Training a Hamiltonian Neural Network

Using an NN for Simulating the Phase Space of a Harmonic Oscillator

deep-learning
physics
computational-math
Author

Ritobrata Ghosh

Published

January 6, 2026

Training a Hamiltonian Neural Network: Using an NN for Simulating the Phase Space of a Harmonic Oscillator

Introduction

We can use Neural Networks not only for predicting the class of an image, completing sentences, or classifying sentiment of a paragraph of text. We can also use Neural Networks for solving scientific problems. In this article, you will learn about using a trained Neural Network to simulate the phase space of a Harmonic Oscillator (a weighted rigid pendulum). Here, there’s a twist. We will train the Neural Network not by calculating the loss between the outputs and the ground truth data, but we will train using the derivatives. We will leverage our Physics knowledge to train the Neural Network.

Prerequisites

I expect the reader to be knowledgeable about basics of training a Neural Network from scratch- using a library like PyTorch, Jax, etc. I will use PyTorch in this project. I expect no knowledge of Hamiltonian Dynamics or college-level Physics, but knowing the basics of Physics up to High School level. Being well-versed in Differential Calculus is required. Experience with Python is helpful. I also expect the reader to have read an earlier post on simulating a spring with Hamiltonian Mechanics and plotting the phase space as well as the trajectory: Modelling a Spring System in Hamiltonian Mechanics: Using Euler’s Method for Trajectory Plotting.

Objectives

We will model our system using Hamiltonian Dynamics. And using the Python function, we will plot the phase space of the system. And then using the the derivatives, we will train a Neural Network using those derivatives. Then we will use the trained Neural Network to again simulate the system and plot the phase space of the system. And we will see how the NN is doing. If you don’t know about Hamiltonian Dynamics or phase spaces, then that’s okay. I will cover what we need.

Code

All code used in this project is available on GitHub: ritog/harmonic.

Our Physical System

We will work with a rigid pendulum.

The related variables are:

  • A body of mass \(m\) on a rigid rod of length \(l\)
  • Angle \(q\) (\(0\) is straight down)
  • Angular momentum, \(p\)
  • Gravity \(g\)

Defining the Hamiltonian of Our System

  1. Potential Energy(\(V\)): Height is \(l(1-\cos{q})\), so, \(V = mgl(1-\cos{q})\)

How?

  1. Kinetic Energy (\(T\)):

Rotational kinetic energy is \(\dfrac12 I {\omega}^2\). For a point mass, moment of inertia, \(I=ml^2\), and angular velocity, \(\omega = \dfrac{p}{ml^2}\).
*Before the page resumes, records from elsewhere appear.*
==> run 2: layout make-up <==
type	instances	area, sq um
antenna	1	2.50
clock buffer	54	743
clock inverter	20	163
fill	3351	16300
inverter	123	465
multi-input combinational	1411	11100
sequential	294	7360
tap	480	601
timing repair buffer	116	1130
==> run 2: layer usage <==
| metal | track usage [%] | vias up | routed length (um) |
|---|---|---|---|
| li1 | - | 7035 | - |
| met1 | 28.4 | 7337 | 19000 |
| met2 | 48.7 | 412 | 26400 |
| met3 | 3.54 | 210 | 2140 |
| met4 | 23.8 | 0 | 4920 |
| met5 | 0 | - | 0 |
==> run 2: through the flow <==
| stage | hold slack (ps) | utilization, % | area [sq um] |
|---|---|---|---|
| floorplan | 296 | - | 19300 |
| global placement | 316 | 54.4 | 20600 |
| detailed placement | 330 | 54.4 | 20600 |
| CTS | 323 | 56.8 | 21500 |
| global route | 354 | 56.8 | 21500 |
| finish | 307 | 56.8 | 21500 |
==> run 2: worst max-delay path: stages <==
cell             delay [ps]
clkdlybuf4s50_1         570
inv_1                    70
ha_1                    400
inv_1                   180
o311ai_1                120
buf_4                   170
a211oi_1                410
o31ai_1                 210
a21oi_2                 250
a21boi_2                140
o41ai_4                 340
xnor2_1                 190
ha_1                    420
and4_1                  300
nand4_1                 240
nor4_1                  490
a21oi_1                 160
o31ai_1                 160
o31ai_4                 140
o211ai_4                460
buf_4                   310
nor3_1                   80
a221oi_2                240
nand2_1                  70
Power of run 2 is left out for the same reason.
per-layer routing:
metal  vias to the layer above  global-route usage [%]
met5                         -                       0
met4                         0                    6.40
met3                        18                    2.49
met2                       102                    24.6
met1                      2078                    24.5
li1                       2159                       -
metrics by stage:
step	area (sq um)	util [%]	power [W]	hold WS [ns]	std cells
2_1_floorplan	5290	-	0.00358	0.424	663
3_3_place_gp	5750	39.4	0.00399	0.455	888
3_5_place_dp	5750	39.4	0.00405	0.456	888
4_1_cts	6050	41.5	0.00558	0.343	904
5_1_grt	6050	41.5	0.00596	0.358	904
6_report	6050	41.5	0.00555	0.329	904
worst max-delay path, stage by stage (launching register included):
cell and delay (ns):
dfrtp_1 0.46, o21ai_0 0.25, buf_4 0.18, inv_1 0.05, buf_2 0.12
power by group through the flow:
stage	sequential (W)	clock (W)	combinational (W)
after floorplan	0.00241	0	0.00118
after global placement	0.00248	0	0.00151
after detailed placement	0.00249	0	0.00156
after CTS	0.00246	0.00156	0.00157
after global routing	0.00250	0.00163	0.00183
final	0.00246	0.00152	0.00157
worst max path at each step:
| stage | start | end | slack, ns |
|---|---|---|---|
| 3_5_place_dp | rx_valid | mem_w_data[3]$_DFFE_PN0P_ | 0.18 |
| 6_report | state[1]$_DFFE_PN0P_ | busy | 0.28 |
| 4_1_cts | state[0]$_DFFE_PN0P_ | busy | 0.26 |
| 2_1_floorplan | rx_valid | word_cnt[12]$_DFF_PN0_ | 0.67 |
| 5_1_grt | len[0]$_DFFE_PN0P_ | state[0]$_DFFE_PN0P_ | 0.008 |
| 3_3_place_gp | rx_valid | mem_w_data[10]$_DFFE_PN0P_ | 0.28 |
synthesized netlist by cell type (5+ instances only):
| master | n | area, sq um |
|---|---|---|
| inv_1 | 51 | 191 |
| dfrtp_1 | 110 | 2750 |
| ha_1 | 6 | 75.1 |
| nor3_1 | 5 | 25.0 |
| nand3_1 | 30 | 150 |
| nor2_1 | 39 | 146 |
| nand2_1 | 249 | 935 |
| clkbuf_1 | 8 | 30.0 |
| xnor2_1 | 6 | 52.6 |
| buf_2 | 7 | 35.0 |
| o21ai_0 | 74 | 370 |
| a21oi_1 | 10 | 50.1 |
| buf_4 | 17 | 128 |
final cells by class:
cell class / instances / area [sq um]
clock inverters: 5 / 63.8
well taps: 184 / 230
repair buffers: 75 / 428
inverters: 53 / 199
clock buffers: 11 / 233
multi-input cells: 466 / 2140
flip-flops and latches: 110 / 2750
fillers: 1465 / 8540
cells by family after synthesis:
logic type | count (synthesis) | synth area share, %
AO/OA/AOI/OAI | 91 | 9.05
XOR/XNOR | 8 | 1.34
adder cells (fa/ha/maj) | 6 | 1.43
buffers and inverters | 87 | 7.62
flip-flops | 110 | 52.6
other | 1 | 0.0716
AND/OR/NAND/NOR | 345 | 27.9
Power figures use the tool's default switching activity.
So, Kinetic Energy in terms of momentum, \[T(p) = \dfrac{p^2}{2ml^2}\]

Remember that, in Hamiltonian mechanics, the Hamiltonian of the system is:

\[H(q, p) = V + T\]

And the Hamiltonian equations are:

  1. \(\dfrac{dq}{dt} = \dfrac{\partial H}{\partial p}\)
  2. \(\dfrac{dp}{dt} = -\dfrac{\partial H}{\partial q}\)

If we calculate theses, we will get:

\[\begin{aligned} \frac{dq}{dt} &= \frac{p}{ml^2} & \text{(Angular Velocity)} \\ \frac{dp}{dt} &= -mgl \sin q & \text{(Torque due to Gravity)} \end{aligned}\]

You can trust me, or check using a pen and paper. Remember that I said the same thing in the last article as well?

Implementing

This is how we implement this in Python. Using this function, we can find the derivatives, and using these, we can find the trajectory.

Here’s a basic implementation using NumPy:

def pendulum_dynamics(t, state: List, m, l, g) -> List:
    """
    inputs:
    t: The current time, solvers expect it.
    state: A list or array containing [q, p].
    m: mass
    l: the length of the rigid pendulum
    g: gravitational acceleration
    output:
    the list [dq_dt, dp_dt]
    """
    dq_dt = state[1] / (m * np.power(l, 2))
    dp_dt = -m * g * l * np.sin(state[0])
    return [dq_dt, dp_dt]

Or, we can write a version using torch. This will make things better.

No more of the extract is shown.